BEGIN

[src/rtl/irq_msg_pkg.sv]
`timescale 1ns/1ps
package irq_msg_pkg;

  localparam int DMODE_W = 3;

  typedef enum logic [DMODE_W-1:0] {
    DM_FIXED  = 3'd0,
    DM_LOWPRI = 3'd1,
    DM_SMI    = 3'd2,
    DM_NMI    = 3'd4,
    DM_INIT   = 3'd5,
    DM_EXTINT = 3'd7
  } dmode_e;

  typedef enum logic [1:0] {
    ENG_IDLE  = 2'd0,
    ENG_FETCH = 2'd1,
    ENG_SEND  = 2'd2
  } eng_state_e;

endpackage

[src/rtl/irq_pin_tracker.sv]
`timescale 1ns/1ps
// Per-pin stored level and pending-event bit.
module irq_pin_tracker #(
  parameter int NUM_PINS = 8
) (
  input  logic                clk,
  input  logic                rst_n,
  input  logic [NUM_PINS-1:0] pin_i,
  input  logic [NUM_PINS-1:0] mask_i,
  input  logic [NUM_PINS-1:0] clr_i,
  output logic [NUM_PINS-1:0] pend_o
);

  logic [NUM_PINS-1:0] lvl_q;
  logic [NUM_PINS-1:0] pend_q;

  for (genvar p = 0; p < NUM_PINS; p++) begin : g_pin
    logic new_evt;
    logic pend_d;

    always_comb begin
      new_evt = pin_i[p] & ~lvl_q[p] & ~mask_i[p];
      pend_d  = (pend_q[p] & ~clr_i[p]) | new_evt;
    end

    always_ff @(posedge clk or negedge rst_n) begin
      if (!rst_n) begin
        lvl_q[p]  <= 1'b0;
        pend_q[p] <= 1'b0;
      end else begin
        lvl_q[p]  <= pin_i[p];
        pend_q[p] <= pend_d;
      end
    end

    // A pending bit appears only after a low stored level
    assert_no_refire_R1: assert property (@(posedge clk) disable iff (!rst_n)
      $rose(pend_q[p]) |-> !$past(lvl_q[p]));

    // A pending bit never comes from a masked entry
    assert_mask_drop_R3: assert property (@(posedge clk) disable iff (!rst_n)
      $rose(pend_q[p]) |-> !$past(mask_i[p]));

    // Pending events leave only when served
    assert_pend_kept_R6: assert property (@(posedge clk) disable iff (!rst_n)
      $fell(pend_q[p]) |-> $past(clr_i[p]));
  end

  assign pend_o = pend_q;

endmodule

[src/rtl/irq_lowest_pick.sv]
`timescale 1ns/1ps
// Lowest-index selection among pending pins.
module irq_lowest_pick #(
  parameter int NUM_PINS = 8,
  localparam int IDX_W   = (NUM_PINS > 1) ? $clog2(NUM_PINS) : 1
) (
  input  logic [NUM_PINS-1:0] pend_i,
  output logic                any_o,
  output logic [IDX_W-1:0]    idx_o,
  output logic [NUM_PINS-1:0] oh_o
);

  always_comb begin
    any_o = |pend_i;
    oh_o  = pend_i & (~pend_i + 1'b1);
    idx_o = '0;
    for (int p = NUM_PINS - 1; p >= 0; p--) begin
      if (pend_i[p]) idx_o = IDX_W'(p);
    end
  end

endmodule
[src/rtl/twi_cond_pkg.sv]
package twi_cond_pkg;

    // Consecutive agreeing samples needed before a filtered line may change.
    function automatic int unsigned filt_len_f(input int unsigned clk_ns,
                                               input int unsigned spike_ns);
        return spike_ns / clk_ns + 2;
    endfunction

    // Clocks the pad enable stays frozen after a filtered clock fall.
    function automatic int unsigned hold_cyc_f(input int unsigned clk_ns,
                                               input int unsigned hold_ns);
        return (hold_ns + clk_ns - 1) / clk_ns;
    endfunction

    typedef struct packed {
        logic start;
        logic stop;
        logic rise;
        logic fall;
    } bus_evt_t;

endpackage
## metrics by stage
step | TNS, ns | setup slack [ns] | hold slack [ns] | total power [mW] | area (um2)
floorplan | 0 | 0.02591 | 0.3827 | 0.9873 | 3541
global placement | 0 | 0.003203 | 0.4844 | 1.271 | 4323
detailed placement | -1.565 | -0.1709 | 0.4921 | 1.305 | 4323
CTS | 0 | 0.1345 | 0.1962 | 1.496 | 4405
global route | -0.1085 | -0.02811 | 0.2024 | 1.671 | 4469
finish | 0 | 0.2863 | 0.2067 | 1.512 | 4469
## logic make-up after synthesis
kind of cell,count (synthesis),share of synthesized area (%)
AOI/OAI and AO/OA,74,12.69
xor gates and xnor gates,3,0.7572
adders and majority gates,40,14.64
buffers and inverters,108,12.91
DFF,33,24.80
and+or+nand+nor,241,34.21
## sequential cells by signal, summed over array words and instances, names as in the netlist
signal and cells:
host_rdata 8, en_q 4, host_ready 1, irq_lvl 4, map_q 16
### src/rtl/dma_irq_pkg.sv
package dma_irq_pkg;
  localparam int unsigned CAUSE_W = 4;

  localparam int unsigned CI_REQ_TMO   = 0;
  localparam int unsigned CI_BURST_TMO = 1;
  localparam int unsigned CI_BUF_OVF   = 2;
  localparam int unsigned CI_XFER_ERR  = 3;

  typedef logic [CAUSE_W-1:0] cause_t;

  // packed msb-first: req_tmo lands on bit 0
  typedef struct packed {
    logic xfer_err;
    logic buf_ovf;
    logic burst_tmo;
    logic req_tmo;
  } err_evt_t;
endpackage

### src/rtl/dma_irq_cnt_det.sv
module dma_irq_cnt_det #(
  parameter int unsigned CNT_W = 16
) (
  input  logic             clk_i,
  input  logic             rst_ni,
  input  logic [CNT_W-1:0] cnt_i,
  input  logic [CNT_W-1:0] tgt_i,
  input  logic             suppress_i,
  output logic             hit_o
);
  logic match, match_q;

  assign match = (cnt_i == tgt_i);

  // reset high: a match present at reset release is not a first match
  always_ff @(posedge clk_i or negedge rst_ni) begin
    if (!rst_ni) match_q <= 1'b1;
    else         match_q <= match;
  end

  assign hit_o = match & ~match_q & ~suppress_i;

  AST_HIT_ONCE: assert property (@(posedge clk_i) disable iff (!rst_ni)
    hit_o |=> !hit_o);
endmodule
$ cat src/rtl/adc_seq_pick.sv
module adc_seq_pick #(
    parameter int NCH  = 8,
    parameter int CH_W = 3
) (
    input  logic [NCH-1:0]  mask,
    input  logic [CH_W-1:0] cur,
    output logic [CH_W-1:0] first,
    output logic [CH_W-1:0] nxt,
    output logic            any
);
    logic found;

    always_comb begin
        first = '0;
        nxt   = '0;
        found = 1'b0;
        any   = |mask;
        // descending walk: the last hit is the lowest index
        for (int i = NCH - 1; i >= 0; i--) begin
            if (mask[i]) begin
                first = CH_W'(i);
                if (i > int'(cur)) begin
                    nxt   = CH_W'(i);
                    found = 1'b1;
                end
            end
        end
        if (!found) nxt = first;
    end

endmodule
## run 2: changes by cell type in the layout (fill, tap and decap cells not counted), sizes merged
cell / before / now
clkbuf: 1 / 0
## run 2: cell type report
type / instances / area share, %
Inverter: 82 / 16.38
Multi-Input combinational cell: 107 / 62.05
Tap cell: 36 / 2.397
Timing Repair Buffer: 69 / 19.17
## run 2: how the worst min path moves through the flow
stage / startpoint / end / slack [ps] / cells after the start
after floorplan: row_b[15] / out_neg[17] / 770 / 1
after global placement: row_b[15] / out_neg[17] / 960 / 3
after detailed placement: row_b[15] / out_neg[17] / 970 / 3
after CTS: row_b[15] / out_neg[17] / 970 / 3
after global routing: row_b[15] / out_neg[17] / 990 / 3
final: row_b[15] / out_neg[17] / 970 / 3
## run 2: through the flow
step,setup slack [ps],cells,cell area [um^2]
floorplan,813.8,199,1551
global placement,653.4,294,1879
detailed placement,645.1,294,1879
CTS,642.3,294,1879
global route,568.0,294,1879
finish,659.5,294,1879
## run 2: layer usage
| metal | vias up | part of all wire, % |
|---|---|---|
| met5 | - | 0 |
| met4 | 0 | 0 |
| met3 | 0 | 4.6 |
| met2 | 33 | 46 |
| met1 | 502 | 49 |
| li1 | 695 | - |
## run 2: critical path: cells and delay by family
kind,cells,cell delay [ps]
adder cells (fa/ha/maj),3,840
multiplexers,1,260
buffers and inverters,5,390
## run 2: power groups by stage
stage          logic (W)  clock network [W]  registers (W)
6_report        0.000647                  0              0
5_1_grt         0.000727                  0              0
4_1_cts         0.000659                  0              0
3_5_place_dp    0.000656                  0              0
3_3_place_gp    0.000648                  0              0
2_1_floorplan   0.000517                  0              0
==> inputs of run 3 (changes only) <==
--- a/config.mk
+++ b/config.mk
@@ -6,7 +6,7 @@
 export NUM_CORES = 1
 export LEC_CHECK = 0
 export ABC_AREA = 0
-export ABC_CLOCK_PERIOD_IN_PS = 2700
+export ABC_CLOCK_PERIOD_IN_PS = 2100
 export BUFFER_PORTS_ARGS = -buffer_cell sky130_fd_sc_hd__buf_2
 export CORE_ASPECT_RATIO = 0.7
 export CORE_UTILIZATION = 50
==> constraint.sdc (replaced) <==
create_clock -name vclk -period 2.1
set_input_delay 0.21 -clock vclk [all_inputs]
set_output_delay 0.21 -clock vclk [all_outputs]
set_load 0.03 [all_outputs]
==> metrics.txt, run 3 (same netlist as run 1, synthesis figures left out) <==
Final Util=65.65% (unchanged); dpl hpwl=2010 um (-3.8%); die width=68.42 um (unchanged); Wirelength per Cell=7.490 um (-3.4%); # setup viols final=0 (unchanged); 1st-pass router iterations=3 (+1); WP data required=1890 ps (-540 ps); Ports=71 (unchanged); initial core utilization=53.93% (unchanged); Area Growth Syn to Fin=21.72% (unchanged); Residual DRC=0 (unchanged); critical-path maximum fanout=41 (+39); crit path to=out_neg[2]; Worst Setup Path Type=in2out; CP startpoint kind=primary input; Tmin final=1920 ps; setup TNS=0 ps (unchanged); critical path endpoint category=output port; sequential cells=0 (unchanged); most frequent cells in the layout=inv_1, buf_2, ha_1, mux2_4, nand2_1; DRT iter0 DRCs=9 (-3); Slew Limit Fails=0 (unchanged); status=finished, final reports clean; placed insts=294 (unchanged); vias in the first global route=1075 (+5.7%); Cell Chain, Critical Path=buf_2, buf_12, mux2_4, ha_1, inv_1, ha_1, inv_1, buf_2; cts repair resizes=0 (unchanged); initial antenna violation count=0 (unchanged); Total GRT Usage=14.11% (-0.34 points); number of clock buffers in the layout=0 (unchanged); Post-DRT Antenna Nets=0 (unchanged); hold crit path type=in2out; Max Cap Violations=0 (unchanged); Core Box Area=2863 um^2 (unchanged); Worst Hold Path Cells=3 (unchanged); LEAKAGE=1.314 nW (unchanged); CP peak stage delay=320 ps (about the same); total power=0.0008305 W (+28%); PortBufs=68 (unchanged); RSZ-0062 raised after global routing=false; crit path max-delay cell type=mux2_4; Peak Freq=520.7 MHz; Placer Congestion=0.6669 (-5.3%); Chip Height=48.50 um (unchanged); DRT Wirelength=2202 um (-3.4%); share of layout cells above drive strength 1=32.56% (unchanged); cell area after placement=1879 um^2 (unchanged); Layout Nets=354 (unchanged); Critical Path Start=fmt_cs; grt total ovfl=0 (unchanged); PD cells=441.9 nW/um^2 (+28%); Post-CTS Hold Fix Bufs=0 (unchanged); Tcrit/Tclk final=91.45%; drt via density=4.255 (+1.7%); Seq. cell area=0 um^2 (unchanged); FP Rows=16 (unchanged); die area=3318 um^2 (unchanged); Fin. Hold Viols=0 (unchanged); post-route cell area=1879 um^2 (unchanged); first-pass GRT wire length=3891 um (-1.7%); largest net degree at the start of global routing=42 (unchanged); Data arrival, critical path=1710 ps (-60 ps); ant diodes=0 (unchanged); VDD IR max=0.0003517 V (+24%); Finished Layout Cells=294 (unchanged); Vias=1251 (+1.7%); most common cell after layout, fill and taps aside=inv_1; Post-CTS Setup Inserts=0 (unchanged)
[config.mk]
export PLATFORM = sky130hd
export DESIGN_NAME = lpi_req_ctrl
export DESIGN_NICKNAME = d
export VERILOG_FILES = /design/src/rtl/lpi_pkg.sv /design/src/rtl/lpi_tick_gen.sv /design/src/rtl/lpi_port_ctl.sv /design/src/rtl/lpi_req_ctrl.sv
export SDC_FILE = /design/constraint.sdc
export NUM_CORES = 1
export LEC_CHECK = 0
export CORE_ASPECT_RATIO = 0.75
export CORE_UTILIZATION = 25
export DETAILED_ROUTE_END_ITERATION = 16
export PLACE_DENSITY = 0.63
export SYNTH_ARGS = -nofsm -noshare
export SYNTH_HDL_FRONTEND = slang
export SYNTH_SLANG_ARGS = --single-unit
[constraint.sdc]
create_clock -name clk -period 10.5 [get_ports clk]
set_input_delay 2.625 -clock clk [delete_from_list [all_inputs] [get_ports clk]]
set_output_delay 2.625 -clock clk [all_outputs]
set_load 0.01 [all_outputs]
[src/rtl/lpi_pkg.sv]
package lpi_pkg;
  // Default exponent of the tick period: one tick per 4096 clocks.
  localparam int unsigned TICK_EXP_DEF = 12;

  // Side of the idle boundary a port currently sits on.
  typedef enum logic {
    SIDE_AWAKE  = 1'b0,
    SIDE_ASLEEP = 1'b1
  } lpi_side_e;
endpackage

[src/rtl/lpi_tick_gen.sv]
module lpi_tick_gen #(
  parameter int unsigned TICK_EXP = 12
) (
  input  logic clk,
  input  logic rst,
  output logic tick_o
);
  localparam logic [TICK_EXP-1:0] LAST = {TICK_EXP{1'b1}};

  logic [TICK_EXP-1:0] cnt_q;

  always_ff @(posedge clk) begin
    if (rst) begin
      cnt_q  <= '0;
      tick_o <= 1'b0;
    end else begin
      cnt_q  <= cnt_q + 1'b1;
      tick_o <= (cnt_q == LAST);
    end
  end

  // Ticks never land on back-to-back cycles (R3 tick spacing).
  p_tick_spacing_r3: assert property (@(posedge clk) disable iff (rst)
    tick_o |=> !tick_o);
endmodule
[src/rtl/msi_proc_fsm.sv]
module msi_proc_fsm
  import msi_pkg::*;
#(
  parameter int LINES  = 4,
  parameter int ADDR_W = 8,
  parameter int DATA_W = 16,
  localparam int IDX_W = $clog2(LINES),
  localparam int TAG_W = ADDR_W - IDX_W
) (
  input  logic              clk,
  input  logic              rst_n,
  input  logic              cpu_req_valid,
  input  logic              cpu_req_write,
  input  logic [ADDR_W-1:0] cpu_req_addr,
  input  logic [DATA_W-1:0] cpu_req_wdata,
  output logic              cpu_done,
  output logic [DATA_W-1:0] cpu_rdata,
  input  logic              snp_valid,
  input  logic              bus_gnt,
  input  logic [DATA_W-1:0] bus_rdata,
  output logic              bus_req,
  output bus_cmd_e          bus_cmd,
  output logic [ADDR_W-1:0] bus_addr,
  output logic [DATA_W-1:0] bus_wdata,
  input  line_st_e          rd_st,
  input  logic [TAG_W-1:0]  rd_tag,
  input  logic [DATA_W-1:0] rd_data,
  output logic [IDX_W-1:0]  prc_idx,
  output logic              prc_we,
  output line_st_e          prc_st,
  output logic [TAG_W-1:0]  prc_tag,
  output logic [DATA_W-1:0] prc_data,
  output logic              ev_local_hit,
  output logic              ev_wb_drop
);

  typedef enum logic [1:0] {
    P_IDLE = 2'd0,
    P_WB   = 2'd1,
    P_FILL = 2'd2,
    P_RESP = 2'd3
  } pst_e;

  pst_e st_q, st_d;
  logic [DATA_W-1:0] rdata_q, rdata_d;

  logic [TAG_W-1:0] req_tag;
  logic tag_match, hit, victim_dirty, go;

  assign prc_idx      = cpu_req_addr[IDX_W-1:0];
  assign req_tag      = cpu_req_addr[ADDR_W-1:IDX_W];
  assign tag_match    = (rd_st != LS_I) && (rd_tag == req_tag);
  assign hit          = tag_match && serves_locally(cpu_req_write, rd_st);
  assign victim_dirty = (rd_st == LS_M) && (rd_tag != req_tag);
  assign go           = !snp_valid;

  always_comb begin
    st_d         = st_q;
    rdata_d      = rdata_q;
    bus_req      = 1'b0;
    bus_cmd      = BC_NONE;
    bus_addr     = '0;
    bus_wdata    = '0;
    prc_we       = 1'b0;
    prc_st       = rd_st;
    prc_tag      = rd_tag;
    prc_data     = rd_data;
    ev_local_hit = 1'b0;
    ev_wb_drop   = 1'b0;
    unique case (st_q)
      P_IDLE: begin
        if (cpu_req_valid && go) begin
          if (hit) begin
            ev_local_hit = 1'b1;
            prc_we       = cpu_req_write;
            prc_st       = LS_M;
            prc_tag      = req_tag;
            prc_data     = cpu_req_wdata;
            rdata_d      = cpu_req_write ? cpu_req_wdata : rd_data;
            st_d         = P_RESP;
          end else if (victim_dirty) begin
            st_d = P_WB;
          end else begin
            st_d = P_FILL;
          end
        end
      end
      P_WB: begin
        if (!victim_dirty) begin
          ev_wb_drop = 1'b1;
          st_d       = P_FILL;
        end else begin
          bus_req = 1'b1;
          if (bus_gnt && go) begin
            bus_cmd   = BC_WB;
            bus_addr  = {rd_tag, prc_idx};
            bus_wdata = rd_data;
            prc_we    = 1'b1;
            prc_st    = LS_I;
            st_d      = P_FILL;
          end
        end
      end
      P_FILL: begin
        bus_req = 1'b1;
        if (bus_gnt && go) begin
          bus_cmd  = cpu_req_write ? BC_RDX : BC_RD;
          bus_addr = cpu_req_addr;
          prc_we   = 1'b1;
          prc_st   = fill_state(cpu_req_write);
          prc_tag  = req_tag;
          prc_data = cpu_req_write ? cpu_req_wdata : bus_rdata;
          rdata_d  = cpu_req_write ? cpu_req_wdata : bus_rdata;
          st_d     = P_RESP;
        end
      end
      P_RESP: begin
        st_d = P_IDLE;
      end
      default: st_d = P_IDLE;
    endcase
  end

  always_ff @(posedge clk) begin
    if (!rst_n) begin
      st_q    <= P_IDLE;
      rdata_q <= '0;
    end else begin
      st_q    <= st_d;
      rdata_q <= rdata_d;
    end
  end

  assign cpu_done  = (st_q == P_RESP);
  assign cpu_rdata = rdata_q;

endmodule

END

=== Description of the task ===
Reproduce exactly the stretch of the material above that starts at the line with "after global placement: row_b[15]" and ends at the line with "## run 2: layer usage", both included, and nothing else.

=== Exercise result ===
after global placement: row_b[15] / out_neg[17] / 960 / 3
after detailed placement: row_b[15] / out_neg[17] / 970 / 3
after CTS: row_b[15] / out_neg[17] / 970 / 3
after global routing: row_b[15] / out_neg[17] / 990 / 3
final: row_b[15] / out_neg[17] / 970 / 3
## run 2: through the flow
step,setup slack [ps],cells,cell area [um^2]
floorplan,813.8,199,1551
global placement,653.4,294,1879
detailed placement,645.1,294,1879
CTS,642.3,294,1879
global route,568.0,294,1879
finish,659.5,294,1879
## run 2: layer usage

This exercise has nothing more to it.